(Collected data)
**./constraint.sdc**
```tcl
current_design myAXI4LiteMaster

set clk_period 3.9
set clk_io_pct 0.2

create_clock -name clk0 -period $clk_period [get_ports {m_axi_aclk}]

set non_clock_inputs [all_inputs -no_clocks]
set_input_delay [expr $clk_period * $clk_io_pct] -clock clk0 $non_clock_inputs
set_output_delay [expr $clk_period * $clk_io_pct] -clock clk0 [all_outputs]
```
**./design.v**
```verilog
module myAXI4LiteMaster
#(
  parameter TARGET_SLAVE_BASE_ADDR = 32'h1000_0000,  
  parameter TARGET_SLAVE_MAX_ADDR  = 32'h3FFF_FFFF,  
  parameter ADDR_WIDTH = 32,  
  parameter DATA_WIDTH = 32,  
  parameter RD_CHECK_EN = 0  
)(
  output logic                       single_burst_wr_finish,  
  output logic [2 : 0]               error,       
  output logic                       error_flag,  
  input  logic                       fwft_fifo_empty,
  input  logic [DATA_WIDTH-1 : 0]    fwft_fifo_dout,
  output logic                       fwft_fifo_rd_en,
  output logic [ADDR_WIDTH-1 : 0]    m_axi_awaddr,   
  output logic [2 : 0]               m_axi_awprot,   
  output logic                       m_axi_awvalid,
  input  logic                       m_axi_awready,
  output logic [DATA_WIDTH-1 : 0]    m_axi_wdata,    
  output logic [DATA_WIDTH/8-1 : 0]  m_axi_wstrb,    
  output logic                       m_axi_wvalid,
  input  logic                       m_axi_wready,
  input  logic [1 : 0]               m_axi_bresp,    
  input  logic                       m_axi_bvalid,
  output logic                       m_axi_bready,
  output logic [ADDR_WIDTH-1 : 0]    m_axi_araddr,   
  output logic [2 : 0]               m_axi_arprot,   
  output logic                       m_axi_arvalid,
  input  logic                       m_axi_arready,
  input  logic [DATA_WIDTH-1 : 0]    m_axi_rdata,    
  input  logic [1 : 0]               m_axi_rresp,    
  input  logic                       m_axi_rvalid,
  output logic                       m_axi_rready,
  input  logic  m_axi_aclk,
  input  logic  m_axi_aresetn
);
logic start;
always_comb begin
  start = ~fwft_fifo_empty;  
end
logic start_r1;
logic start_r2;
always_ff @(posedge m_axi_aclk) begin
  start_r1 <= start;
  start_r2 <= start_r1;
end
logic bnext;
always_comb begin
  single_burst_wr_finish = bnext;  
end
logic start_single_burst_write;  
logic burst_write_active;        
always_ff @(posedge m_axi_aclk) begin
  if (~m_axi_aresetn)
    burst_write_active <= 1'b0;
  else if (start_single_burst_write)
    burst_write_active <= 1'b1;
  else if (single_burst_wr_finish)
    burst_write_active <= 0;
  else
    burst_write_active <= burst_write_active;
end
always_comb begin
  if (start_r2 && ~burst_write_active)  
    start_single_burst_write = 1'b1;
  else
    start_single_burst_write = 1'b0;
end
logic awnext;
always_comb begin
  awnext = m_axi_awvalid && m_axi_awready;
end
always_ff @(posedge m_axi_aclk) begin
  if (~m_axi_aresetn)
    m_axi_awvalid <= 1'b0;
  else if (start_single_burst_write)  
    m_axi_awvalid <= 1'b1;
  else if (awnext)  
    m_axi_awvalid <= 1'b0;
  else
    m_axi_awvalid <= m_axi_awvalid;
end
logic [ADDR_WIDTH-1 : 0] 	axi_awaddr;  
always_ff @(posedge m_axi_aclk) begin
  if (~m_axi_aresetn)
    axi_awaddr <= '0;
  else if (start_single_burst_write)
    if (TARGET_SLAVE_BASE_ADDR + DATA_WIDTH/8 + axi_awaddr <= TARGET_SLAVE_MAX_ADDR + 1 - DATA_WIDTH/8)
      axi_awaddr <= axi_awaddr + DATA_WIDTH/8;  
    else
      axi_awaddr <= '0;
  else
    axi_awaddr <= axi_awaddr;
end
always_comb begin
  m_axi_awaddr = TARGET_SLAVE_BASE_ADDR + axi_awaddr;  
  m_axi_awprot = '0;
end
logic wnext;
always_comb begin
  wnext = m_axi_wvalid && m_axi_wready;
end
always_comb begin
  fwft_fifo_rd_en = wnext;  
end
always_ff @(posedge m_axi_aclk) begin
  if (~m_axi_aresetn)
    m_axi_wvalid <= 1'b0;
  else if (start_single_burst_write)
    m_axi_wvalid <= 1'b1;
  else if (wnext)
    m_axi_wvalid <= 1'b0;
  else
    m_axi_wvalid <= m_axi_wvalid;
end
always_comb begin
  m_axi_wstrb = '1;  
  m_axi_wdata = fwft_fifo_dout;
end
always_comb begin
  bnext = m_axi_bvalid && m_axi_bready;
end
always_ff @(posedge m_axi_aclk) begin
  if (~m_axi_aresetn)
    m_axi_bready <= 1'b0;
  else if (wnext)  
    m_axi_bready <= 1'b1;
  else if (bnext)  
    m_axi_bready <= 1'b0;
  else
    m_axi_bready <= m_axi_bready;
end
logic write_resp_error;
always_ff @(posedge m_axi_aclk) begin
  if (~m_axi_aresetn)
    write_resp_error <= 1'b0;
  if (bnext && (m_axi_bresp[1] == 1'b1))  
    write_resp_error <= 1'b1;
  else
    write_resp_error <= 1'b0;
end
logic start_single_burst_read;  
logic burst_read_active;        
logic rnext;                    
always_ff @(posedge m_axi_aclk) begin
  if (~m_axi_aresetn || ~RD_CHECK_EN)
    burst_read_active <= 1'b0;
  else if (start_single_burst_read)
    burst_read_active <= 1'b1;
  else if (rnext)
    burst_read_active <= 1'b0;
  else
    burst_read_active <= burst_read_active;
end
always_comb begin
  if (RD_CHECK_EN && bnext && ~burst_read_active)
    start_single_burst_read = 1'b1;
  else
    start_single_burst_read = 1'b0;
end
logic arnext;
always_comb begin
  arnext = m_axi_arready && m_axi_arvalid;
end
always_ff @(posedge m_axi_aclk) begin
  if (~m_axi_aresetn || ~RD_CHECK_EN)
    m_axi_arvalid <= 1'b0;
  else if (start_single_burst_read)
    m_axi_arvalid <= 1'b1;
  else if (arnext)  
    m_axi_arvalid <= 1'b0;
  else
    m_axi_arvalid <= m_axi_arvalid;
end
always_ff @(posedge m_axi_aclk) begin
  if (~m_axi_aresetn || ~RD_CHECK_EN)
    m_axi_araddr <= '0;
  else if (start_single_burst_read)
    m_axi_araddr <= m_axi_awaddr;
  else
    m_axi_araddr <= m_axi_araddr;
end
always_comb begin
  m_axi_arprot = '0;
end
always_comb begin
  rnext = m_axi_rvalid && m_axi_rready;
end
always_ff @(posedge m_axi_aclk) begin
  if (~m_axi_aresetn || ~RD_CHECK_EN)
    m_axi_rready <= 1'b0;
  else if (start_single_burst_read)  
    m_axi_rready <= 1'b1;
  else if (rnext)  
    m_axi_rready <= 1'b0;
  else
    m_axi_rready <= m_axi_rready;
end
logic wnext_cnt;
always_ff @(posedge m_axi_aclk) begin  
  if (~m_axi_aresetn || ~RD_CHECK_EN)
    wnext_cnt <= 1'b0;
  else if (wnext)
    wnext_cnt <= wnext_cnt + 1'b1;
  else
    wnext_cnt <= wnext_cnt;
end
logic [DATA_WIDTH-1 : 0] this_two_wdata [2];  
always_ff @(posedge m_axi_aclk) begin
  if (~m_axi_aresetn || ~RD_CHECK_EN)
    this_two_wdata <= '{default : '0};
  else if (wnext)
    this_two_wdata[wnext_cnt] <= m_axi_wdata;
  else
    this_two_wdata <= this_two_wdata;
end
logic rnext_cnt;
always_ff @(posedge m_axi_aclk) begin  
  if (~m_axi_aresetn || ~RD_CHECK_EN)
    rnext_cnt <= 1'b0;
  else if (rnext)
    rnext_cnt <= rnext_cnt + 1'b1;
  else
    rnext_cnt <= rnext_cnt;
end
logic rdata_notequal_wdata;  
always_ff @(posedge m_axi_aclk) begin
  if (~m_axi_aresetn || ~RD_CHECK_EN)
    rdata_notequal_wdata <= 1'b0;
  if (rnext && (m_axi_rdata != this_two_wdata[rnext_cnt]))
    rdata_notequal_wdata <= 1'b1;
  else
    rdata_notequal_wdata <= 1'b0;
end
logic read_resp_error;  
always_ff @(posedge m_axi_aclk) begin
  if (~m_axi_aresetn || ~RD_CHECK_EN)
    read_resp_error <= 1'b0;
  if (rnext && (m_axi_rresp[1] == 1'b1))
    read_resp_error <= 1'b1;
  else
    read_resp_error <= 1'b0;
end
always_comb begin
  error = { write_resp_error,
            rdata_notequal_wdata,
            read_resp_error};
end
always_comb begin
  error_flag = (|error);  
end
endmodule
```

**Exercise goal**
Read through the entries and copy every line that includes "awnext".

**Answer for the task**
logic awnext;
  awnext = m_axi_awvalid && m_axi_awready;
  else if (awnext)  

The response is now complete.